Given information Start Marker

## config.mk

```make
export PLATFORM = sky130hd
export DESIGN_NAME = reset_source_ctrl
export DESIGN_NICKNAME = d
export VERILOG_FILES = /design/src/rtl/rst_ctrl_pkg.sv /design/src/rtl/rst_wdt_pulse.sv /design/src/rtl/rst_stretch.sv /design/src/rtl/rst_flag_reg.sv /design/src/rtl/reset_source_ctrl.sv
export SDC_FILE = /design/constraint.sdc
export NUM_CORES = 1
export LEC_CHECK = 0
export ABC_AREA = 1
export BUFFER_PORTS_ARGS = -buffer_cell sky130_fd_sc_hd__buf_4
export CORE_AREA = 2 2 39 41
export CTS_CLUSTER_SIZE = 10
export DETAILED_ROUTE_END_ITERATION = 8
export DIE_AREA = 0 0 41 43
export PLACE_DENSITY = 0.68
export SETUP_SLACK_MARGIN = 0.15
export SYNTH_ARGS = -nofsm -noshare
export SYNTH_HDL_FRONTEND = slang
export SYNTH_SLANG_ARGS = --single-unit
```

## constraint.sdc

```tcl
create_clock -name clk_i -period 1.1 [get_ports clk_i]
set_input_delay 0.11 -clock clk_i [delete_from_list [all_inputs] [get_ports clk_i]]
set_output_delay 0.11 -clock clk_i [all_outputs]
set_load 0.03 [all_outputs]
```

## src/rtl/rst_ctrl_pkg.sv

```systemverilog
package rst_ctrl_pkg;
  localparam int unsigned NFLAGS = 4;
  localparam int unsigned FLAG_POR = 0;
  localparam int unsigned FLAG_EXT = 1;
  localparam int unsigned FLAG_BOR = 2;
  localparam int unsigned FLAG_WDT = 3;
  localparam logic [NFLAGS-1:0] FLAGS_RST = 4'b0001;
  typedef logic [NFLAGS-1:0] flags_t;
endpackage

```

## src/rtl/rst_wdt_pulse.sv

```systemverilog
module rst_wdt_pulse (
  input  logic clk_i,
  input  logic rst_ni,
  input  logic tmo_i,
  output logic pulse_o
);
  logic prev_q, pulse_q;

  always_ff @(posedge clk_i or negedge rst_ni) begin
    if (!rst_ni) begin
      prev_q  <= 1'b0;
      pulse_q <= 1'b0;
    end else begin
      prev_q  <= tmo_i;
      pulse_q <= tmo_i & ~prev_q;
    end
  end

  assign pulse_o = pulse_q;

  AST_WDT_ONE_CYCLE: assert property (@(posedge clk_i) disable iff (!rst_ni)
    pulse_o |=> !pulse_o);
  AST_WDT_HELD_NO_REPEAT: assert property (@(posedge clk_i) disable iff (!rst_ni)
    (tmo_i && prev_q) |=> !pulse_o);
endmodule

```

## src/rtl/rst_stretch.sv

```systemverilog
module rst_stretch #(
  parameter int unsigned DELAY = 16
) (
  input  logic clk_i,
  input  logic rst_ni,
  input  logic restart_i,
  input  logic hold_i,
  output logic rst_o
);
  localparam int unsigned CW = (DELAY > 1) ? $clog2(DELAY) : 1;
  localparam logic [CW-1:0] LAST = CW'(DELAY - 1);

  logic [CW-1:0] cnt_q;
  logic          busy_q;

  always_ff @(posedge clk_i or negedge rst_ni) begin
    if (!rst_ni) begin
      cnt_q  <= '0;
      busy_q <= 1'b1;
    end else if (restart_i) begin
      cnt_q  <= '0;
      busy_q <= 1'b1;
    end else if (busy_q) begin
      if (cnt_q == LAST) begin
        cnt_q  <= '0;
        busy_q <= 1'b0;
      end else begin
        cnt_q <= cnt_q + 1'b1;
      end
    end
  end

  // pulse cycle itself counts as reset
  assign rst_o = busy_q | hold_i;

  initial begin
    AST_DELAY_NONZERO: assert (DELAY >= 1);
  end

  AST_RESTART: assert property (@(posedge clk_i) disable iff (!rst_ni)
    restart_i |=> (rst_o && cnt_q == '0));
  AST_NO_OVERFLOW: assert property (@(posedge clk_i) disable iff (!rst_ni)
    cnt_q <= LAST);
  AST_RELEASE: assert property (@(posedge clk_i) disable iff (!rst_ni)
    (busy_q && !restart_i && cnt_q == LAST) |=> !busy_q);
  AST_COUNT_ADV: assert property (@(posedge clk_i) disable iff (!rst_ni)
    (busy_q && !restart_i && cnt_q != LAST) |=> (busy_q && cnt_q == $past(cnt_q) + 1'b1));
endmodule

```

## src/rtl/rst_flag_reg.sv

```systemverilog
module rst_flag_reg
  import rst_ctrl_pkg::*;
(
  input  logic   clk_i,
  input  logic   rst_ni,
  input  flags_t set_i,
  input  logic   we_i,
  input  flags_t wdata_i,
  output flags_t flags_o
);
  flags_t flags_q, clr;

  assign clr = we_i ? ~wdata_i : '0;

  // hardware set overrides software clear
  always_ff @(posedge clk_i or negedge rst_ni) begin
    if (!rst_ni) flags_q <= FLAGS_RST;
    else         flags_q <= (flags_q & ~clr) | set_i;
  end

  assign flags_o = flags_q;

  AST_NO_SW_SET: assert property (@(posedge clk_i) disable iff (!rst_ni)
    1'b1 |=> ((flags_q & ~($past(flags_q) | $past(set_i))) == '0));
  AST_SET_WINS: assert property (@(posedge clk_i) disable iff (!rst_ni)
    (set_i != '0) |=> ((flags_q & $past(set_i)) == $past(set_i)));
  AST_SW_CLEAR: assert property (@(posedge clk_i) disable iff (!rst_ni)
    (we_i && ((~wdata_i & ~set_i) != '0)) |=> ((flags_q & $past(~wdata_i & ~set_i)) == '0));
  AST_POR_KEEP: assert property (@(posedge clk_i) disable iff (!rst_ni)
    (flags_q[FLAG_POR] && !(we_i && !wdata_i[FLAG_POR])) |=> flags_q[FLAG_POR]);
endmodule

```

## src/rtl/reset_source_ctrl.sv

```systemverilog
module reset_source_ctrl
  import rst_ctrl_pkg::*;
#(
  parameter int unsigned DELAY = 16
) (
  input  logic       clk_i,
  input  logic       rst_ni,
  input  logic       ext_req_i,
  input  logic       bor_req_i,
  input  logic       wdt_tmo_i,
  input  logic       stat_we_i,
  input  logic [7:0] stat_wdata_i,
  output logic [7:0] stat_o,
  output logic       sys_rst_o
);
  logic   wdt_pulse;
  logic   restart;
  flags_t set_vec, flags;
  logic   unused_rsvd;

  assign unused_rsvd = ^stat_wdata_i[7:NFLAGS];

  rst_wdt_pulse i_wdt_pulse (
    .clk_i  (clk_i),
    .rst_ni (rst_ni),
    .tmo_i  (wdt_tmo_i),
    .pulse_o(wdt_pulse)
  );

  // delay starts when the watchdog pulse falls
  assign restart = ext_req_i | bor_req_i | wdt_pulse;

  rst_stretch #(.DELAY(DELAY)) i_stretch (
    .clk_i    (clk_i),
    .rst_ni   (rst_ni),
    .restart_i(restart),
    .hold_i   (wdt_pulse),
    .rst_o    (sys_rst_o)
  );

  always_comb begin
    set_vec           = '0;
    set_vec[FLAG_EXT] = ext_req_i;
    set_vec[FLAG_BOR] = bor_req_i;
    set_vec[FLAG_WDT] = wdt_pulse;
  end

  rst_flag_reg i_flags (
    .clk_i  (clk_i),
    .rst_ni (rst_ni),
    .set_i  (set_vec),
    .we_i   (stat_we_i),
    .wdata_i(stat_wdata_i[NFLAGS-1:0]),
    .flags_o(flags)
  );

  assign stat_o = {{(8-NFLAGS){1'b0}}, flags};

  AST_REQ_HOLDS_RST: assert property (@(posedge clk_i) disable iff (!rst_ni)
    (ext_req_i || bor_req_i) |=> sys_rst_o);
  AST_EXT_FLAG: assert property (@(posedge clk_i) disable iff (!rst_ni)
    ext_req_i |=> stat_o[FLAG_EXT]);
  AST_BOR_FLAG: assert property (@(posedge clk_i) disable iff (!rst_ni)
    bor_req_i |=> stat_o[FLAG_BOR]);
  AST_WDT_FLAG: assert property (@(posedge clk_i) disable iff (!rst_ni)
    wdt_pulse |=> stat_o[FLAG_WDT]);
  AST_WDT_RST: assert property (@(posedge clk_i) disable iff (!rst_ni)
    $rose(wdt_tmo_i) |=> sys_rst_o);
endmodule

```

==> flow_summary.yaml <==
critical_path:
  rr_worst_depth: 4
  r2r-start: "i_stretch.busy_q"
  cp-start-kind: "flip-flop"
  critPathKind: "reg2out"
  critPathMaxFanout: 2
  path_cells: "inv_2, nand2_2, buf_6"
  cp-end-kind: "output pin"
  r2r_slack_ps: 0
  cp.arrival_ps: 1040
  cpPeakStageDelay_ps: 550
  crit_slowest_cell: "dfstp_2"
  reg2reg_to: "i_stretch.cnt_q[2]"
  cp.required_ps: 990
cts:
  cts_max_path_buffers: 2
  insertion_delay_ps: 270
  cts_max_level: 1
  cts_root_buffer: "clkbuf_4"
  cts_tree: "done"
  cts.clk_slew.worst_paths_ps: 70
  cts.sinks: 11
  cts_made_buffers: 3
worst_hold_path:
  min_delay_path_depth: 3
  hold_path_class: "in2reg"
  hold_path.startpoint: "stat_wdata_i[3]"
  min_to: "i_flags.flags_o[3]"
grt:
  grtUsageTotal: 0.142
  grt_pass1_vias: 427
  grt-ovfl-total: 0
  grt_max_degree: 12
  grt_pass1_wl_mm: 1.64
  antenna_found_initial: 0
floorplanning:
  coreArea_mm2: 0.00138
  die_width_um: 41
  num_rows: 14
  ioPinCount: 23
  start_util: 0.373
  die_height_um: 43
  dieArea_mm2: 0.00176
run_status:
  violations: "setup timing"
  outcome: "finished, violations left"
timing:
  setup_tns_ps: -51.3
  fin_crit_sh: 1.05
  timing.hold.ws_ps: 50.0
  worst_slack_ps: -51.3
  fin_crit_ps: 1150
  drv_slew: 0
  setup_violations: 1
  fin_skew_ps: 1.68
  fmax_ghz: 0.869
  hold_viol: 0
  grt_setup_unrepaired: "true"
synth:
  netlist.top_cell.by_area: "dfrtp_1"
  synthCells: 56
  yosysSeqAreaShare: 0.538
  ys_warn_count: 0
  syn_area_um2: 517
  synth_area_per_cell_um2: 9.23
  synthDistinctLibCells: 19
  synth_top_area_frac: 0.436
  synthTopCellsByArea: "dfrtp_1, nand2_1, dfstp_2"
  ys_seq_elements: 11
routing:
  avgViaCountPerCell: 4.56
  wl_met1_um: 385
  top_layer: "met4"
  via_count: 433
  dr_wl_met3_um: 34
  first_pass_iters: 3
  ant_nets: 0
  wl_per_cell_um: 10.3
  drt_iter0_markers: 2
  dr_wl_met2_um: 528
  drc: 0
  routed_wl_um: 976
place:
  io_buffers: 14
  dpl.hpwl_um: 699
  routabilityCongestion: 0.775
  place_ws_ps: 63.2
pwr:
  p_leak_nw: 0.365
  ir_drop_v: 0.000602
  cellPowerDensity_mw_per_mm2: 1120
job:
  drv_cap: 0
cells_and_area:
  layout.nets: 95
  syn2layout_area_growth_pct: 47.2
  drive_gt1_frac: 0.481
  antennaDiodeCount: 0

Given information End Marker
Given information Start Marker

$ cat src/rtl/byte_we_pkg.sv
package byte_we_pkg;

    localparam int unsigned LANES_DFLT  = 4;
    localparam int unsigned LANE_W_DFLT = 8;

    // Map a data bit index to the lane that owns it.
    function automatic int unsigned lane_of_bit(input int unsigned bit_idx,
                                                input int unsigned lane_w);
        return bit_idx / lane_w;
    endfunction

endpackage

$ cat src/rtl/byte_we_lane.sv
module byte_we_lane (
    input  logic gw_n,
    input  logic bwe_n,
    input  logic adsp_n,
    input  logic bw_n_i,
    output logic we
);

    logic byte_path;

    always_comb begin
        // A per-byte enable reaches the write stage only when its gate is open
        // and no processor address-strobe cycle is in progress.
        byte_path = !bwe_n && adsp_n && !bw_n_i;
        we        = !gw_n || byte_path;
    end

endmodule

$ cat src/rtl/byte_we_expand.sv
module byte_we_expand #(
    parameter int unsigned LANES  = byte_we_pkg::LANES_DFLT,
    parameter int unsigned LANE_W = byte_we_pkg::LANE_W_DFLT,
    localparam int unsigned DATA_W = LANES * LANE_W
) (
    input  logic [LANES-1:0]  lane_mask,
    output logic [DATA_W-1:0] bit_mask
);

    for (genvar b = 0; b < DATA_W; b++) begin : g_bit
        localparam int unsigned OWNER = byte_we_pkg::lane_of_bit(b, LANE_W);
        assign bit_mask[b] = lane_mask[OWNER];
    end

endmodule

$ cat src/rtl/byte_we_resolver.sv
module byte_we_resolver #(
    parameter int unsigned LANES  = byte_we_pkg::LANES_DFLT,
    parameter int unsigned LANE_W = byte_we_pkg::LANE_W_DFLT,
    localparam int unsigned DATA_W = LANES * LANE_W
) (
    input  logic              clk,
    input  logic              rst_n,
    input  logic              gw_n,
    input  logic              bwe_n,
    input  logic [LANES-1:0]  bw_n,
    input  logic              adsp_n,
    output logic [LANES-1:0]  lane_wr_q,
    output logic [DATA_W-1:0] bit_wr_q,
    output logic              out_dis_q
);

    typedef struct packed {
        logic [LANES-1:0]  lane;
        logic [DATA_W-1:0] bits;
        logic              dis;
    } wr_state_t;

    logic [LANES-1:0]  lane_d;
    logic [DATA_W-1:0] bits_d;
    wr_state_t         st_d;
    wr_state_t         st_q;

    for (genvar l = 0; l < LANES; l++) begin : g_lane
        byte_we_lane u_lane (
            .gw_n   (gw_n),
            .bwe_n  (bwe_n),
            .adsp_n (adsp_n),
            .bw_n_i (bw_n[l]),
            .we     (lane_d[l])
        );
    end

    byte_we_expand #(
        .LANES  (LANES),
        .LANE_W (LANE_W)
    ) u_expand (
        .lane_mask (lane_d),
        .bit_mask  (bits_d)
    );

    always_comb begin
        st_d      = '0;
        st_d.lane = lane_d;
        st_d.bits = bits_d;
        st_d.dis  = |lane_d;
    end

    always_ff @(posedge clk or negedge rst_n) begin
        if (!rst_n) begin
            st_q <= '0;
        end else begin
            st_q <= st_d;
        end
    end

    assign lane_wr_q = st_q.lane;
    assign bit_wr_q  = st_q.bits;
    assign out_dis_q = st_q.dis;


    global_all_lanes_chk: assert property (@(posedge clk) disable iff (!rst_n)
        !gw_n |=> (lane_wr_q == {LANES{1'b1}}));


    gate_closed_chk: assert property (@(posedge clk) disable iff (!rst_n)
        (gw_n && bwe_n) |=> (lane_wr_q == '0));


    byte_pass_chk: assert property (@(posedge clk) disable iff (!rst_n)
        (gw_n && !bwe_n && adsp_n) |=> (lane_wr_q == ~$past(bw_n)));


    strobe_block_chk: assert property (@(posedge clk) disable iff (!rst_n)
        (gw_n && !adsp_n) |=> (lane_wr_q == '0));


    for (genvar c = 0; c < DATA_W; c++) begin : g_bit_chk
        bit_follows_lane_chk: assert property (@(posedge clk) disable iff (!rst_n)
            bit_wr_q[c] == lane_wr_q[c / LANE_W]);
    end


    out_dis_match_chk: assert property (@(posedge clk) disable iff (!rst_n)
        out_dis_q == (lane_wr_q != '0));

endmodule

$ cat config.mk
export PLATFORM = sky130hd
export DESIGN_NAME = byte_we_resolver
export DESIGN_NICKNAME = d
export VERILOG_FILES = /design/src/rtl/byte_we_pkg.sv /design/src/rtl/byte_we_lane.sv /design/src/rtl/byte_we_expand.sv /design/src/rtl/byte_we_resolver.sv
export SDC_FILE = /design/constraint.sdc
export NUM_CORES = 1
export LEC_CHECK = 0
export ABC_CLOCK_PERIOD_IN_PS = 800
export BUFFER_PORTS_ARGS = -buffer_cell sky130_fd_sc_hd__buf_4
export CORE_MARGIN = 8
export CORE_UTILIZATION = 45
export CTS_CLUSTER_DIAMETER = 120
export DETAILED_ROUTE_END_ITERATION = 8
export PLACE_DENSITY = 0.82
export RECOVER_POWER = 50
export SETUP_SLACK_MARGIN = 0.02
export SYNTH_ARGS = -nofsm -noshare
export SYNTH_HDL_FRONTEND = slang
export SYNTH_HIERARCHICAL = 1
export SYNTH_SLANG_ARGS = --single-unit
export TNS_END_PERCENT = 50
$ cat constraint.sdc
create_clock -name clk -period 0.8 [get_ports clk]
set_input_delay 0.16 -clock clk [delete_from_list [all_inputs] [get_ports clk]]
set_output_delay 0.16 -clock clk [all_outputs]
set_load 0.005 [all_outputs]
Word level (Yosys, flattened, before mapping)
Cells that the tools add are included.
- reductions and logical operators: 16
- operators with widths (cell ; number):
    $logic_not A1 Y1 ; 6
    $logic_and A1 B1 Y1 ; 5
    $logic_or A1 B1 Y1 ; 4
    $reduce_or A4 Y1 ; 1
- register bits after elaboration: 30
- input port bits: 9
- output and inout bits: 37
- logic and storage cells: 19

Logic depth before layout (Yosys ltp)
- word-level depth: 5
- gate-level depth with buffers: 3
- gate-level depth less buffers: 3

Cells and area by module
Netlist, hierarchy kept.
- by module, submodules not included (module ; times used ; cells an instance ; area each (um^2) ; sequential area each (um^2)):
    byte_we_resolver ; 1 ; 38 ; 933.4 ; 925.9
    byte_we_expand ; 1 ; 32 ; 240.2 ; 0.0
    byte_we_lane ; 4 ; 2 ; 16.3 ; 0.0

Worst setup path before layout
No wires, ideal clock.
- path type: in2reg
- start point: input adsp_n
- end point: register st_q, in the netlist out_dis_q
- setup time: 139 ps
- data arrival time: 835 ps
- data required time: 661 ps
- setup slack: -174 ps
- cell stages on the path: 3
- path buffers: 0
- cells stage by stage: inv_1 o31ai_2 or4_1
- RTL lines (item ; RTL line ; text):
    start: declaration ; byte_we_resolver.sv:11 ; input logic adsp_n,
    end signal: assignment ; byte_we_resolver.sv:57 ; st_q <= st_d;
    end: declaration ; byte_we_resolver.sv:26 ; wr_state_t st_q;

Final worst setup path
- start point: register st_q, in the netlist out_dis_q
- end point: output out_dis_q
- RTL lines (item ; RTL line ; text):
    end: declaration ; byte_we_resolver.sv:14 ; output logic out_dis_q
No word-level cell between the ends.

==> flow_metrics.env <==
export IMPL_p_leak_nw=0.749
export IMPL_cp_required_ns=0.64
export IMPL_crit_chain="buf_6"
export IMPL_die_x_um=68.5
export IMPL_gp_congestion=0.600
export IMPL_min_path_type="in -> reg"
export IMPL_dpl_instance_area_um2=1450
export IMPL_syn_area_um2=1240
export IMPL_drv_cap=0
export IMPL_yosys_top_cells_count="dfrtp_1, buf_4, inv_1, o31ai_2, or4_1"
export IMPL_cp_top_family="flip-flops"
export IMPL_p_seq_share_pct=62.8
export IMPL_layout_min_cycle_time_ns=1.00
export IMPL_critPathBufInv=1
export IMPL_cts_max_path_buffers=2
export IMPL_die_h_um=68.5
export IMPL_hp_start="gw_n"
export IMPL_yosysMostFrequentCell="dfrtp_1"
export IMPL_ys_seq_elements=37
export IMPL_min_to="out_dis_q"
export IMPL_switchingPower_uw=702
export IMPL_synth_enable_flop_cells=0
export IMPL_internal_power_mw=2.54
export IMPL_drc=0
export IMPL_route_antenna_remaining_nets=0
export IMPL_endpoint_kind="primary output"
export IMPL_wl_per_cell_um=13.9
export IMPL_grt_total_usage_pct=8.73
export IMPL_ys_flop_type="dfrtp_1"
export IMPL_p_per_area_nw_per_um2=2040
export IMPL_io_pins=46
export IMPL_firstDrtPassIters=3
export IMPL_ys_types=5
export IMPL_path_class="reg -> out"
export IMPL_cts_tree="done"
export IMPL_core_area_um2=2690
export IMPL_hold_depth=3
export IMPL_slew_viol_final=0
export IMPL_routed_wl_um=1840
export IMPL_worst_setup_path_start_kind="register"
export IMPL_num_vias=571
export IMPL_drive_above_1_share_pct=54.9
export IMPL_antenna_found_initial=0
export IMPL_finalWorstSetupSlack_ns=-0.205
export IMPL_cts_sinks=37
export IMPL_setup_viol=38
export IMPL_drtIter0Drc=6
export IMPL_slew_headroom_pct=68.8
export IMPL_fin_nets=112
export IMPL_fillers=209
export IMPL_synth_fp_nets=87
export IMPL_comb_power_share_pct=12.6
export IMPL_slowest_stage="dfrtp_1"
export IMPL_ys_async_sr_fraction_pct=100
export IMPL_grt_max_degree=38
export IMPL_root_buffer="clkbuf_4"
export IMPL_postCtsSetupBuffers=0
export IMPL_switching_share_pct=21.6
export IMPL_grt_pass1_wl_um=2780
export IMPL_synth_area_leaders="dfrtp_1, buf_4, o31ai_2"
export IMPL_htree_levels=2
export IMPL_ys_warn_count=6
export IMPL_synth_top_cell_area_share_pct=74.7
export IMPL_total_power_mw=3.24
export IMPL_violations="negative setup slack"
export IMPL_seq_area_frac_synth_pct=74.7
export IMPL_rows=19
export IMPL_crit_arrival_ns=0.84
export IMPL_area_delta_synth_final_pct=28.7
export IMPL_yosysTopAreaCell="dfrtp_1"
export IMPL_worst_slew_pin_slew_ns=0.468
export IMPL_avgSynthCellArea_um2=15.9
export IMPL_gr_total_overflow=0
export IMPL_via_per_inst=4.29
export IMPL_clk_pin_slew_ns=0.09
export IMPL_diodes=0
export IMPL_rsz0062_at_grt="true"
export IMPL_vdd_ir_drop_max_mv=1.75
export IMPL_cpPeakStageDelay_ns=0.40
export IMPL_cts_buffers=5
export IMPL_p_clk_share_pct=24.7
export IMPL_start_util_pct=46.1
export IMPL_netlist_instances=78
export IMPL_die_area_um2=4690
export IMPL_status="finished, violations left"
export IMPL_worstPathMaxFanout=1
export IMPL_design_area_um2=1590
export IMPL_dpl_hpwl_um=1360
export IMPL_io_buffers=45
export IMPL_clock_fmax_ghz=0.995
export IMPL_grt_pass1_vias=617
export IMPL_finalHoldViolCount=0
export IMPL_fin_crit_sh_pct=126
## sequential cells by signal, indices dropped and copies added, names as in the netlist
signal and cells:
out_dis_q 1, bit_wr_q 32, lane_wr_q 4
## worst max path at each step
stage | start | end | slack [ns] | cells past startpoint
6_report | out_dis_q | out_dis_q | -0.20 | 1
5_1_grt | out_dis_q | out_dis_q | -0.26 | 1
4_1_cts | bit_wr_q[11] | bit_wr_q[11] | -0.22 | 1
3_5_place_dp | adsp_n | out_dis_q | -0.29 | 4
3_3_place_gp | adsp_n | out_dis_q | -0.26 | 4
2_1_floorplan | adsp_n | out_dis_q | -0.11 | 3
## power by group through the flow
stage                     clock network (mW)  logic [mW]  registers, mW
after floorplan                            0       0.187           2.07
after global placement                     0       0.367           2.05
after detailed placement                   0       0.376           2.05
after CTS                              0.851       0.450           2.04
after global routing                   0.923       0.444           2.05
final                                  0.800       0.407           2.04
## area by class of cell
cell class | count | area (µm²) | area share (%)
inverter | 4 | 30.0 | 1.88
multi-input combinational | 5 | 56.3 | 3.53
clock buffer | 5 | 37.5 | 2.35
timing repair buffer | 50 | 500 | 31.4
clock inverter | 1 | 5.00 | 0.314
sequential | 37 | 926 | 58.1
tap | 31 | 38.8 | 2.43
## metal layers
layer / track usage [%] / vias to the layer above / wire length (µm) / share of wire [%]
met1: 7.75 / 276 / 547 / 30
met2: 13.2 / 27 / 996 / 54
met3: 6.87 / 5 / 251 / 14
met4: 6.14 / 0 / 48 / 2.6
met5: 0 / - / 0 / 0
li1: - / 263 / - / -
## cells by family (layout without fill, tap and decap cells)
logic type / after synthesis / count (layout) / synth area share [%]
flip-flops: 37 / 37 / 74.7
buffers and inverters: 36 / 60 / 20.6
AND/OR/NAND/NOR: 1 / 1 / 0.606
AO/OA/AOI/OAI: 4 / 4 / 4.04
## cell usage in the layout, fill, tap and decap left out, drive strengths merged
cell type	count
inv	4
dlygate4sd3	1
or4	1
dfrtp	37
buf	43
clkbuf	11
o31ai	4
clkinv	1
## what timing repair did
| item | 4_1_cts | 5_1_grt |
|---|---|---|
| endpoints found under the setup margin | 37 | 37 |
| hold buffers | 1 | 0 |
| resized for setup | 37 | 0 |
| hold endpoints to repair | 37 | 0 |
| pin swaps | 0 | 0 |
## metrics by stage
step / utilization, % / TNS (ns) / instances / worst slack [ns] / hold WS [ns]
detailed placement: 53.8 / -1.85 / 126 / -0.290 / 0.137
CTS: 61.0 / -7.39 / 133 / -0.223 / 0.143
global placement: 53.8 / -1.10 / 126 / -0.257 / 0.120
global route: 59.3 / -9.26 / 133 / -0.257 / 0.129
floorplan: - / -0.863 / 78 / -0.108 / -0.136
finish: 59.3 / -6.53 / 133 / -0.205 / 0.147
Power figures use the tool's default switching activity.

Given information End Marker

Assigned task:
Scan the entries above and return each line that holds "timing".

The completed task:
  violations: "setup timing"
timing:
  timing.hold.ws_ps: 50.0
timing repair buffer | 50 | 500 | 31.4
## what timing repair did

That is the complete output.